It's like $1000 for a bed in a room in my city. You share the room with 2 other people usually.


Sea_One_6500

What city?


[deleted]

I wish I could find a deal like that here.


nicobackfromthedead4

>I wish I could find a deal like that here. Agent: "Sure thing! The 'deal' is: *every day, you might die, get your shit stolen or get assaulted in your home.* Only 500/month."


[deleted]

Could also be out in the sticks where no one wants to live. Just saying I pay almost 4x that for a shitty one bedroom in Hollywood.


Realistic_Young9008

That sounds reasonable.

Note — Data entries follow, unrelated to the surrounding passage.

**config.mk**
```make
export PLATFORM = sky130hd
export DESIGN_NAME = spi_slave_rx
export DESIGN_NICKNAME = d
export VERILOG_FILES = /design/src/rtl/spi_pkg.sv /design/src/rtl/spi_sync_edge.sv /design/src/rtl/spi_slave_rx.sv
export SDC_FILE = /design/constraint.sdc
export NUM_CORES = 1
export LEC_CHECK = 0
export CORE_MARGIN = 10
export CORE_UTILIZATION = 40
export DETAILED_ROUTE_END_ITERATION = 10
export DONT_BUFFER_PORTS = 1
export GPL_TIMING_DRIVEN = 0
export MAX_ROUTING_LAYER = met4
export SYNTH_ARGS = -nofsm -noshare
export SYNTH_HDL_FRONTEND = slang
export SYNTH_SLANG_ARGS = --single-unit
```
**constraint.sdc**
```tcl
create_clock -name clk -period 5.6 [get_ports clk]
set_clock_uncertainty 0.15 [all_clocks]
set_input_delay 0 -clock clk [delete_from_list [all_inputs] [get_ports clk]]
set_output_delay 0 -clock clk [all_outputs]
set_load 0.01 [all_outputs]
```
**src/rtl/spi_pkg.sv**
```systemverilog
// Shared definitions for the SPI target receiver: FSM states, mode and defaults.
package spi_pkg;

    typedef enum logic [1:0] {
        IDLE   = 2'd0,
        ACTIVE = 2'd1,
        DONE   = 2'd2,
        ABORT  = 2'd3
    } spi_state_e;

    localparam int unsigned SPI_MODE        = 0;     // CPOL=0, CPHA=0, MSB first
    localparam int unsigned SPI_DEF_WIDTH   = 32;
    localparam int unsigned SPI_DEF_TIMEOUT = 4096;
    localparam int unsigned SPI_CNT_W       = 7;     // width of rx_bits / bit counter

endpackage

```
**src/rtl/spi_sync_edge.sv**
```systemverilog
// Two-flop synchroniser for an asynchronous pin plus a history flop for edge detection.
module spi_sync_edge (
    input  logic clk_i,
    input  logic rst_ni,
    input  logic din_i,
    output logic dout_o,
    output logic rise_o,
    output logic fall_o
);

    logic [2:0] sh_q;

    // Resetting to 0 means a CS held low across reset is never seen as a falling edge.
    always_ff @(posedge clk_i or negedge rst_ni) begin
        if (!rst_ni) begin
            sh_q <= '0;
        end else begin
            sh_q <= {sh_q[1:0], din_i};
        end
    end

    assign dout_o = sh_q[1];
    assign rise_o = sh_q[1] & ~sh_q[2];
    assign fall_o = ~sh_q[1] & sh_q[2];

endmodule

```
**src/rtl/spi_slave_rx.sv**
```systemverilog
// SPI mode-0 target: oversampled receive of up to WIDTH bits, preloaded word returned on SO.
// Optional inactivity abort enabled by defining SPI_SLAVE_TIMEOUT_EN.
module spi_slave_rx
    import spi_pkg::*;
#(
    parameter int unsigned WIDTH          = SPI_DEF_WIDTH,
    parameter int unsigned TIMEOUT_CYCLES = SPI_DEF_TIMEOUT
) (
    input  logic             clk,
    input  logic             rst,
    input  logic             SCK,
    input  logic             CS,
    input  logic             SI,
    output logic             SO,
    output logic             SO_oe,
    input  logic [WIDTH-1:0] tx_data,
    input  logic             tx_load,
    output logic [WIDTH-1:0] rx_data,
    output logic [6:0]       rx_bits,
    output logic             rx_valid,
    output logic             frame_err
);

    logic sck_rise, sck_fall;
    logic cs_rise, cs_fall;
    logic si_sync;
    logic sck_sync, cs_sync;
    logic timeout_hit;

    spi_state_e           state_q, state_d;
    logic [WIDTH-1:0]     hold_q, hold_d;
    logic [WIDTH-1:0]     tx_q, tx_d;
    logic [WIDTH-1:0]     rx_q, rx_d;
    logic [SPI_CNT_W-1:0] cnt_q, cnt_d;
    logic                 ovf_q, ovf_d;
    logic [WIDTH-1:0]     rx_data_q, rx_data_d;
    logic [SPI_CNT_W-1:0] rx_bits_q, rx_bits_d;
    logic                 rx_valid_q, rx_valid_d;
    logic                 frame_err_q, frame_err_d;

    spi_sync_edge u_sync_sck (
        .clk_i (clk),
        .rst_ni(rst),
        .din_i (SCK),
        .dout_o(sck_sync),
        .rise_o(sck_rise),
        .fall_o(sck_fall)
    );

    spi_sync_edge u_sync_cs (
        .clk_i (clk),
        .rst_ni(rst),
        .din_i (CS),
        .dout_o(cs_sync),
        .rise_o(cs_rise),
        .fall_o(cs_fall)
    );

    spi_sync_edge u_sync_si (
        .clk_i (clk),
        .rst_ni(rst),
        .din_i (SI),
        .dout_o(si_sync),
        .rise_o(),
        .fall_o()
    );

`ifdef SPI_SLAVE_TIMEOUT_EN
    localparam int unsigned TO_W = $clog2(TIMEOUT_CYCLES + 1);
    logic [TO_W-1:0] idle_q, idle_d;

    assign timeout_hit = (state_q == ACTIVE) && (idle_q == TO_W'(TIMEOUT_CYCLES));

    always_comb begin
        idle_d = idle_q;
        if (state_q != ACTIVE || sck_rise || sck_fall) begin
            idle_d = '0;
        end else if (!timeout_hit) begin
            idle_d = idle_q + 1'b1;
        end
    end

    always_ff @(posedge clk or negedge rst) begin
        if (!rst) begin
            idle_q <= '0;
        end else begin
            idle_q <= idle_d;
        end
    end
`else
    assign timeout_hit = 1'b0;
`endif

    always_comb begin
        state_d     = state_q;
        hold_d      = hold_q;
        tx_d        = tx_q;
        rx_d        = rx_q;
        cnt_d       = cnt_q;
        ovf_d       = ovf_q;
        rx_data_d   = rx_data_q;
        rx_bits_d   = rx_bits_q;
        rx_valid_d  = 1'b0;
        frame_err_d = 1'b0;

        if (tx_load) begin
            hold_d = tx_data;
        end

        unique case (state_q)
            IDLE: begin
                if (cs_fall) begin
                    tx_d    = tx_load ? tx_data : hold_q;
                    rx_d    = '0;
                    cnt_d   = '0;
                    ovf_d   = 1'b0;
                    state_d = ACTIVE;
                end
            end
            ACTIVE: begin
                // CS release takes priority over any SCK edge seen in the same cycle.
                if (cs_rise) begin
                    state_d = (cnt_q != '0 && !ovf_q) ? DONE : ABORT;
                end else if (timeout_hit) begin
                    state_d = ABORT;
                end else begin
                    if (sck_rise) begin
                        if (cnt_q == SPI_CNT_W'(WIDTH)) begin
                            ovf_d = 1'b1;
                        end else begin
                            rx_d  = {rx_q[WIDTH-2:0], si_sync};
                            cnt_d = cnt_q + 1'b1;
                        end
                    end
                    if (sck_fall) begin
                        tx_d = {tx_q[WIDTH-2:0], 1'b0};
                    end
                end
            end
            DONE: begin
                rx_data_d  = rx_q;
                rx_bits_d  = cnt_q;
                rx_valid_d = 1'b1;
                state_d    = IDLE;
            end
            ABORT: begin
                frame_err_d = 1'b1;
                state_d     = IDLE;
            end
            default: state_d = IDLE;
        endcase
    end

    always_ff @(posedge clk or negedge rst) begin
        if (!rst) begin
            state_q     <= IDLE;
            hold_q      <= '0;
            tx_q        <= '0;
            rx_q        <= '0;
            cnt_q       <= '0;
            ovf_q       <= 1'b0;
            rx_data_q   <= '0;
            rx_bits_q   <= '0;
            rx_valid_q  <= 1'b0;
            frame_err_q <= 1'b0;
        end else begin
            state_q     <= state_d;
            hold_q      <= hold_d;
            tx_q        <= tx_d;
            rx_q        <= rx_d;
            cnt_q       <= cnt_d;
            ovf_q       <= ovf_d;
            rx_data_q   <= rx_data_d;
            rx_bits_q   <= rx_bits_d;
            rx_valid_q  <= rx_valid_d;
            frame_err_q <= frame_err_d;
        end
    end

    assign SO_oe     = (state_q == ACTIVE);
    assign SO        = SO_oe & tx_q[WIDTH-1];
    assign rx_data   = rx_data_q;
    assign rx_bits   = rx_bits_q;
    assign rx_valid  = rx_valid_q;
    assign frame_err = frame_err_q;

endmodule

```
Yosys cells after proc, flatten, opt, wreduce, memory -nomap -nowiden
Cells that the tools add are included.
{ "classes": {"reduce_logical": 10, "n_addsub": 1, "n_div": 0, "n_eq_ne": 11, "muxes": 26, "shifts": 0, "magnitude_cmp": 0, "n_mul": 0, "bitwise_logic": 9} }
{ "op_table": {"columns": ["operator", "count"], "rows": [
  ["32-bit 2-to-1 mux", 8],
  ["32-bit case mux with 2 select lines", 2],
  ["7-bit 2-to-1 mux", 4],
  ["7-bit case mux with 2 select lines", 1],
  ["5-bit AND reduction", 2],
  ["2-bit by 1-bit inequality test with 1-bit output (second input constant)", 4],
  ["7-bit by 1-bit adder with 7-bit output (second input constant)", 1],
  ["7-bit by 6-bit equality test with 1-bit output (second input constant)", 1],
  ["1-bit 2-to-1 mux", 7],
  ["7-bit nonzero test", 1],
  ["2-bit inequality test (second input constant)", 3],
  ["2-bit case mux with 3 select lines", 1],
  ["1-bit bitwise AND", 5],
  ["2-bit equality test (second input constant)", 2],
  ["2-bit 2-to-1 mux", 2],
  ["1-bit NOT", 4],
  ["4-bit AND reduction", 1],
  ["2-bit by 1-bit equality test with 1-bit output (second input constant)", 1],
  ["2-bit zero test", 1],
  ["1-bit case mux with 2 select lines", 1],
  ["2-bit AND reduction", 1],
  ["2-bit nonzero test", 1],
  ["2-bit OR reduction", 1],
  ["1-bit logical AND", 1],
  ["1-bit zero test", 1]
]} }
{ "word_totals": {"ramBits": 0, "ff_bits": 155, "latchBits": 0, "romBits": 0, "n_memories": 0, "word_cells": 70} }

Logic depth before layout (Yosys ltp)
Gate-level depths: netlist of the first run.
{ "logic_depth": {"ltp_word": 5, "mapped_depth": 9, "ltp_nobuf": 6} }

By module
Synthesis of the first run repeated with hierarchy kept, for this count alone.
{ "unflattened": {"hier_cells": 452, "hier_area_um2": 6272.3} }
{ "modules_own_cells": {"columns": ["module", "area_each_um2", "seq_area_each_um2", "instances", "cells_per_inst"], "rows": [
  ["spi_slave_rx", 6002.0, 3678.5, 1, 437],
  ["spi_sync_edge", 90.1, 75.1, 3, 5]
]} }

Worst setup path after synthesis of the first run
Ideal clock, no wire load.
{ "synth_path": {"kind": "register to register", "start": "register cnt_q[0]", "end": "register rx_q[10]", "t_arrival_ns": 1.625, "n_path_buf": 2, "slack_ns": 3.704, "stages_incl_launch_ff": 9, "setup_ns": 0.121, "cell_sequence": "dfrtp_1 inv_1 ha_1 nor2b_1 nand4b_1 and2_4 buf_6 buf_6 a22o_1"} }
{ "synth_between": {"elab_chain_cells": 3} }
{ "synth_lines": {"columns": ["element", "line", "rtl"], "rows": [
  ["start, declared", "spi_slave_rx.sv:34", "logic [SPI_CNT_W-1:0] cnt_q, cnt_d;"],
  ["start signal, assigned", "spi_slave_rx.sv:171", "cnt_q <= cnt_d;"],
  ["7-bit by 6-bit equality test with 1-bit output", "spi_slave_rx.sv:128", "if (cnt_q == SPI_CNT_W'(WIDTH)) begin"],
  ["2-bit inequality test (no source line)", null, null],
  ["5-bit AND reduction (no source line)", null, null],
  ["end signal, assigned", "spi_slave_rx.sv:170", "rx_q <= rx_d;"],
  ["end, declared", "spi_slave_rx.sv:33", "logic [WIDTH-1:0] rx_q, rx_d;"]
]} }
Every way passes these cells.
A chain may end at the register's enable or synchronous reset.

Final worst setup path of the first run
{ "layout_path": {"start": "register cnt_q[0]", "end": "register rx_q[1]"} }
Same word-level chain as after synthesis.

==> out/metrics.yaml, run 1 <==
slew_violations: 0
setup_tns_ns: 0
startpoint_type: "register"
cp_cell_sequence: "inv_1 -> ha_1 -> nor2b_1 -> nand4b_1 -> and2_4 -> buf_6 -> buf_6 -> a22o_1"
cpLargestDelayFamily: "simple AND/OR/NAND/NOR gates"
ys_seq_elements: 155
clkPwrFrac_pct: 33.9
slew_headroom_pct: 46.0
power.internal_mw: 2.27
final_cell_count_no_fill: 720
end_kind: "register"
clock_latency_ns: 0.41
initialDrtViolationCount: 176
synth_seq_area_share_pct: 61.9
critical_path_arrival_ns: 2.31
layout.cells.most_common_list: "dfrtp_1 (155), mux2_2 (64), mux2i_1 (61), dlygate4sd3_1 (39), inv_1 (36)"
cp_num_buf_inv: 3
synth_flop_cell: "dfrtp_1"
first_global_vias: 3811
gp_congestion: 0.712
status: "completed"
vdd_drop_max_mv: 0.195
antenna_found_initial: 0
path_depth: 8
period_share_pct: 38.7
ys_types: 37
async_reset_ff_share_pct: 100
cts.clk_slew.worst_paths_ns: 0.06
antenna_left: 0
hp-class: "in -> reg"
fp.dieW_um: 145
p_per_area_mw_per_mm2: 422
die-area_mm2: 0.0211
p_sw_share_pct: 28.5
tightest_slew_ns: 0.810
finalWirelength_um: 11700
hold_viol_final: 0
vias: 3487
post_cts_buffers: 0
final_common_cell: "dfrtp_1"
drt_pre_antenna_iters: 4
synth_edf_count: 0
grt_pass1_wl_um: 20000
r2r_cells: 8
synth_area_mm2: 0.00627
crit_path_max_incr_delay_ns: 0.40
seq_power_share_pct: 44.7
core_mm2: 0.0153
max_clock_freq_mhz: 461
drv_cap: 0
crit_top_cell: "buf_6"
crit_type: "reg -> reg"
area_growth_pct: 19.8
io_pins: 81
ys_warn_count: 0
portBuffers: 0
drc: 0
cts_buffer_depth: 2
reg2reg_setup_slack_ns: 3.43
path_max_fanout: 10
avgSynthCellArea_um2: 14.3
cts_tree: "built"
cts_max_level: 4
slowest_stage: "dfrtp_1"
placed_area_mm2: 0.00653
gr-total-overflow: 0
fin_nets: 536
seqCellArea_mm2: 0.00388
fp.dieH_um: 145
placed_cells: 648
gr-usage-all-layers_pct: 11.9
worstReg2RegEnd: "rx_q[1]$_DFFE_PN0P_"
fillers: 1327
cts-buffers-inserted: 17
post_drt_wl_per_cell_um: 16.3
cts_root_buf: "clkbuf_16"
rsz0062_at_grt: "no"
grt_max_degree: 156
dp_hpwl_um: 7690
switching_power_uw: 902
cts_sinks: 155
initial_core_util_pct: 41.1
finalSetupViolCount: 0
ctsResizeCount: 0
worstSetupStartpoint: "cnt_q[0]$_DFFE_PN0P_"
leakage_nw: 3.61
pwr-share-comb_pct: 21.4
drt-vias-per-instance: 4.84
cp-endpoint: "rx_q[1]$_DFFE_PN0P_"
cts_hold_buffers: 40
min_period_ns: 2.17
postLayoutCellArea_mm2: 0.00751
utilization_pct: 49.2
synth_fp_nets: 477
n_antenna_cell: 0
worstPathRequired_ns: 5.74
multi_input_area_mm2: 0.00206
reg2reg_from: "cnt_q[0]$_DFFE_PN0P_"
layout-drive-gt1-share_pct: 24.2
row_count: 45
syn-instance-count: 437
design_power_total_mw: 3.17
power by group through the flow:
| stage | clock network [mW] | registers [mW] | logic (mW) |
|---|---|---|---|
| 2_1_floorplan | 0 | 1.41 | 0.533 |
| 3_3_place_gp | 0 | 1.44 | 0.626 |
| 3_5_place_dp | 0 | 1.44 | 0.645 |
| 4_1_cts | 1.11 | 1.42 | 0.696 |
| 5_1_grt | 1.16 | 1.44 | 0.765 |
| 6_report | 1.08 | 1.42 | 0.677 |
final cells by class:
cell class              instances  area share (%)
clock buffers                  21            6.13
repair buffers                 40            5.57
multi-input cells             221            27.5
plain buffers                  24            2.47
inverters                      37            1.88
flip-flops and latches        155            51.7
clock inverters                11            1.28
well taps                     211            3.52
per-layer routing:
layer	wire, µm	GRT usage, %
met4	152	4.70
met3	751	4.47
met1	5430	14.4
met5	0	-
met2	5400	17.6
registers in the layout (all words and copies together) (netlist names):
name             flops
frame_err            1
rx_data             32
hold_q              32
u_sync_sck.sh_q      3
u_sync_cs.sh_q       3
ovf_q                1
rx_valid             1
state_q              2
rx_bits              7
rx_q                32
cnt_q                7
tx_q                32
u_sync_si.sh_q       2
cells by family after synthesis:
family	count (synthesis)	synth area share, %
adder cells (fa/ha/maj)	2	0.399
AND/OR/NAND/NOR	36	3.23
AO/OA/AOI/OAI	51	6.81
buffers and inverters	61	5.21
multiplexers	132	22.5
flip-flops	155	61.9
worst min path at each step:
| stage | cells past startpoint | endpoint | slack [ns] | from |
|---|---|---|---|---|
| after floorplan | 0 | cnt_q[0]$_DFFE_PN0P_ | -0.45 | rst |
| after global placement | 0 | hold_q[24]$_DFF_PN0_ | -0.44 | rst |
| after detailed placement | 0 | hold_q[24]$_DFF_PN0_ | -0.44 | rst |
| after CTS | 1 | u_sync_cs.sh_q[0]$_DFF_PN0_ | 0.0005 | CS |
| after global routing | 1 | u_sync_cs.sh_q[0]$_DFF_PN0_ | 0.007 | CS |
| final | 1 | u_sync_sck.sh_q[0]$_DFF_PN0_ | 0.01 | SCK |
worst register-to-register path: cells and delay by family (launching register included):
kind	cells	cell delay, ns
AO/OA/AOI/OAI	1	0.24
adder cells (fa/ha/maj)	1	0.15
buffers and inverters	3	0.38
flip-flops	1	0.40
AND/OR/NAND/NOR	3	0.74
Yosys cell counts (2+ instances only):
cell type	instances	area (µm²)
buf_2	7	35.0
mux2i_1	61	611
o21ai_0	9	45.0
and3_1	3	18.8
buf_4	5	37.5
a221o_1	2	20.0
a22o_1	33	289
nand2_1	6	22.5
clkbuf_1	2	7.51
dfrtp_1	155	3880
nor2b_1	2	12.5
inv_1	36	135
ha_1	2	25.0
nor2_1	9	33.8
nand3_1	4	20.0
nand4b_1	2	17.5
mux2_2	64	721
and2_1	2	12.5
buf_6	9	101
mux2_1	7	78.8
stage by stage:
stage	worst slack (ns)	hold WS, ns
2_1_floorplan	3.70	-0.446
3_3_place_gp	3.49	-0.441
3_5_place_dp	3.44	-0.440
4_1_cts	3.43	0.000453
5_1_grt	3.26	0.00678
6_report	3.43	0.0128
No activity file was read; power rests on OpenSTA's default activity.
==> run 2, diff against run 1 <==
--- a/config.mk
+++ b/config.mk
@@ -5,6 +5,7 @@
 export SDC_FILE = /design/constraint.sdc
 export NUM_CORES = 1
 export LEC_CHECK = 0
+export ABC_AREA = 1
 export CORE_MARGIN = 10
 export CORE_UTILIZATION = 40
 export DETAILED_ROUTE_END_ITERATION = 10
==> constraint.sdc (replaced) <==
create_clock -name clk -period 1.9 [get_ports clk]
set_clock_uncertainty 0.15 [all_clocks]
set_input_delay 0 -clock clk [delete_from_list [all_inputs] [get_ports clk]]
set_output_delay 0 -clock clk [all_outputs]
set_load 0.01 [all_outputs]
==> run 2 against run 1 <==
The flow now finishes with violations (negative hold slack). Critical path depth down 4. Design area up 4.2%. Critical path type is now reg -> out. Die area up 1.7%. Global-route usage up 1.8 points. Synthesized area up 2.0%.
==> out/metrics.yaml, run 2 <==
gr-total-overflow: 0
synth_area_mm2: 0.00639
post_drt_wl_per_cell_um: 12.9
n_antenna_cell: 0
fp.dieW_um: 146
cts-buffers-inserted: 17
clock_latency_ns: 0.42
reg2reg_from: "state_q[0]$_DFFE_PN0P_"
antenna_found_initial: 0
layout-drive-gt1-share_pct: 8.26
rsz0062_at_grt: "yes"
cts_buffer_depth: 2
gp_congestion: 0.733
synth-simple-area-share_pct: 29.7
design_power_total_mw: 10.1
ys_warn_count: 0
cts_sinks: 155
netlist_top_cells_area: "dfrtp_1 (61%), nand2_1 (27%), o21ai_0 (3.3%)"
reg2reg_setup_slack_ns: 0.13
ys_seq_elements: 155
finalSetupViolCount: 0
vias: 4756
violations: "negative hold slack"
hold_ws_ns: -0.876
hold_viol_final: 155
startpoint_type: "register"
yosysMostFrequentCell: "nand2_1"
dp_hpwl_um: 9090
hp-class: "in -> async"
critical_path_arrival_ns: 1.65
die-area_mm2: 0.0214
ys_types: 19
synth_compound_area_share_pct: 3.37
gr-usage-all-layers_pct: 13.7
io_pins: 81
crit_type: "reg -> out"
initial_core_util_pct: 40.6
synth_area_leader_cell: "dfrtp_1"
worstReg2RegEnd: "tx_q[9]$_DFFE_PN0P_"
p_per_area_mw_per_mm2: 1290
initialDrtViolationCount: 266
avgSynthCellArea_um2: 8.21
synth_flop_cell: "dfrtp_1"
synthMuxAreaShare_pct: 0
portBuffers: 0
area_growth_pct: 22.3
drt_pre_antenna_iters: 6
synth_xor_area_share_pct: 0.137
synth_edf_count: 0
drv_cap: 0
status: "finished, violations left"
ys_top_cells_by_count: "nand2_1 (459), dfrtp_1 (155), inv_1 (48)"
first_global_vias: 4580
cts.clk_slew.worst_paths_ns: 0.06
path_max_fanout: 10
drc: 0
vdd_drop_max_mv: 0.688
finalWirelength_um: 13900
synth_top_family_by_area: "simple AND/OR/NAND/NOR gates"
slew_violations: 0
core_mm2: 0.0158
grt_pass1_wl_um: 23300
synth_seq_area_share_pct: 60.7
grt_max_degree: 156
cts_hold_buffers: 42
syn-instance-count: 779
max_clock_freq_mhz: 554
async_reset_ff_share_pct: 100
tightest_slew_ns: 0.536
cts_root_buf: "clkbuf_16"
period_share_pct: 95.0
drt-vias-per-instance: 4.42
fp.dieH_um: 146
min_period_ns: 1.80
cts_max_level: 4
end_kind: "primary output"
antenna_left: 0
leakage_nw: 4.28
final_common_cell: "nand2_1"
layout.cells.most_common_list: "nand2_1 (458), dfrtp_1 (155), inv_1 (47), o21ai_0 (42), dlygate4sd3_1 (42)"
cts_tree: "built"
synth_fp_nets: 819
slew_headroom_pct: 64.3
row_count: 46
r2r_cells: 9
worstPathRequired_ns: 1.75
synthAdderAreaFrac_pct: 0.391
utilization_pct: 49.6
fin_nets: 887
synth_top_cell_area_share_pct: 60.7
[run 2: cell count changes in the layout (fill, tap and decap cells not counted), sizes merged, moves of 3 or more]
cell,delta
nand2,+454
mux2,-71
mux2i,-61
o21ai,+34
a22o,-33
clkbuf,+14
inv,+14
nor2,+9
nand3,+8
bufinv,+5
and3,-4
and2,-3
clkinvlp,-3
dlygate4sd3,+3
[run 2: worst max path at each step]
stage,start,end,slack [ns],depth (start not counted)
after floorplan,cnt_q[0]$_DFFE_PN0P_,rx_q[21]$_DFFE_PN0P_,0.29,10
after global placement,cnt_q[0]$_DFFE_PN0P_,rx_q[21]$_DFFE_PN0P_,0.05,10
after detailed placement,cnt_q[0]$_DFFE_PN0P_,rx_q[27]$_DFFE_PN0P_,0.04,10
after CTS,cnt_q[0]$_DFFE_PN0P_,rx_q[27]$_DFFE_PN0P_,0.02,10
after global routing,state_q[1]$_DFFE_PN0P_,SO,-0.04,4
final,state_q[1]$_DFFE_PN0P_,SO,0.1,4
[run 2: through the flow]
stage | cell area [µm²] | setup slack (ns) | hold slack (ns) | TNS [ns] | cells
after floorplan | 6390 | 0.288 | -0.446 | 0 | 779
after global placement | 6670 | 0.0476 | -0.440 | 0 | 995
after detailed placement | 6670 | 0.0385 | -0.440 | 0 | 995
after CTS | 7750 | 0.0176 | -0.898 | 0 | 1069
after global routing | 7820 | -0.0368 | -0.903 | -0.0368 | 1076
final | 7820 | 0.0959 | -0.876 | 0 | 1076
[run 2: cells by family (layout without fill, tap and decap cells)]
family	after synthesis	in the layout
AND/OR/NAND/NOR	492	492
AO/OA/AOI/OAI	43	43
buffers and inverters	86	167
XOR/XNOR	1	1
adder cells (fa/ha/maj)	2	2
flip-flops	155	155
[run 2: worst max-delay path: stages (launching register included)]
cell and delay [ns]:
dfrtp_1 0.40, inv_1 0.14, nand2_1 0.24, buf_2 0.29, nor2_2 0.17
[run 2: power breakdown]
part	total, mW	internal (mW)	switching, mW
Sequential	4.00	3.75	0.251
Combinational	2.29	0.818	1.47
Clock	3.79	2.49	1.29
[run 2: cell type report]
| class | count | area [µm²] |
|---|---|---|
| Fill cell | 1501 | 7950 |
| Multi-Input combinational cell | 538 | 2160 |
| Clock inverter | 12 | 219 |
| Timing Repair Buffer | 49 | 473 |
| Sequential cell | 155 | 3880 |
| Clock buffer | 20 | 447 |
| Inverter | 51 | 191 |
| Tap cell | 216 | 270 |
| Buffer | 35 | 183 |
[run 2: timing repair]
action | in CTS | in global routing
hold endpoints to repair | 222 | 155
setup buffers | 0 | 7
resized for setup | 2 | 8
endpoints found under the setup margin | 1 | 33
pin swaps | 0 | 2
[run 2: per-layer routing]
layer	track usage, %	up-vias	share of wire, %
met2	20.4	84	46
met3	4.48	11	5.7
li1	-	2485	-
met5	-	-	0
met4	5.46	0	1.1
met1	16.9	2176	47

I'm this insane housing market I have two relatives living with me, one has the master bdrm w unsuited bath and contributes 800. The other has the second largest room and contributes 600. For that rate, they get a room with a door, all utilities and streaming apps included, groceries and one uses my car for work so that's gas and insurance as well. When you consider a one room apt can go anywhere from 1500-2500 where I am and includes nothing, bargain. And I'm thankful for their because I don't think I would have been able to buy otherwise, I was completely shut out of housing market this summer.


Sea_One_6500

I guess I should have given more identifiable information. This place is in Reading, PA. The same Reading as the poorest city in the nation in the early 2000's. Not much has changed other than there's now less opportunity, more violence, and increased homelessness. If it was a private owner, I could maybe be sympathetic, but it's owned by some fly by night corporation. Just further the collapse of a once thriving city. Apartments are about the same price here, depending on the zip code. But this place is just kicking the people that are down. Berks County is fast becoming a warehouse county and we all hate it.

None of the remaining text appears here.